[python+you_get+moviepy] Get ghost videos and extract audio--don't let the player limit your love for music

I. Introduction

1.1 Sources of demand

Many people like to listen to music, but now the forms of music are becoming more and more abundant. For example, short videos on Douyin and ghost videos on Station B have many excellent sound sources. These works are a kind of enjoyment even if you don’t watch the video and just listen to the sound. However, it is difficult to find these sound sources on major music platforms, let alone some niche audio.
So, how do we get the audio based on the video link ?

1.2 Preparation

 python: 3.11.3 (≥3.7)
 you-get library: 0.4.1650
 moviepy library: 1.0.3

1.3 Analysis of ideas

you-get is a very popular video extraction project that supports extracting video files from numerous web links; moviepy is a commonly used library for python audio and video processing, similar to ffmpeg, but it is more convenient and faster to install and use, and can convert MP4 files as MP3 files.
If you want to add lyrics, you can also add an lrc file with the same name in the folder later.

1.4 Algorithm process design

 1).
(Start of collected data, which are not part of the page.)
**config.mk**
```make
export PLATFORM = sky130hd
export DESIGN_NAME = mem_wb_stage
export DESIGN_NICKNAME = d
export VERILOG_FILES = /design/src/rtl/mem_wb_stage.sv
export SDC_FILE = /design/constraint.sdc
export NUM_CORES = 1
export LEC_CHECK = 0
export CAP_MARGIN = 20
export CORE_MARGIN = 5
export CORE_UTILIZATION = 39
export CTS_BUF_LIST = sky130_fd_sc_hd__clkbuf_4 sky130_fd_sc_hd__clkbuf_8
export DETAILED_ROUTE_END_ITERATION = 7
export PLACE_DENSITY = 0.86
export SYNTH_ARGS = -nofsm -noshare
export SYNTH_HDL_FRONTEND = slang
export SYNTH_SLANG_ARGS = --single-unit
```
**constraint.sdc**
```tcl
create_clock -name clk -period 1.4 [get_ports clk]
set_input_delay 0.14 -clock clk [delete_from_list [all_inputs] [get_ports clk]]
set_output_delay 0.14 -clock clk [all_outputs]
set_load 0.02 [all_outputs]
```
Write a video download function, and use the process pool to achieve synchronous downloading
 2). Record the changes in the folder before and after downloading, identify the flv file and convert it to MP4 format
 3). Write the video to audio function, and achieve synchronous conversion through the process pool

2. Code analysis

2.1 Install you-get

Run in the file:

os.system("pip install -i https://pypi.tuna.tsinghua.edu.cn/simple/ you-get")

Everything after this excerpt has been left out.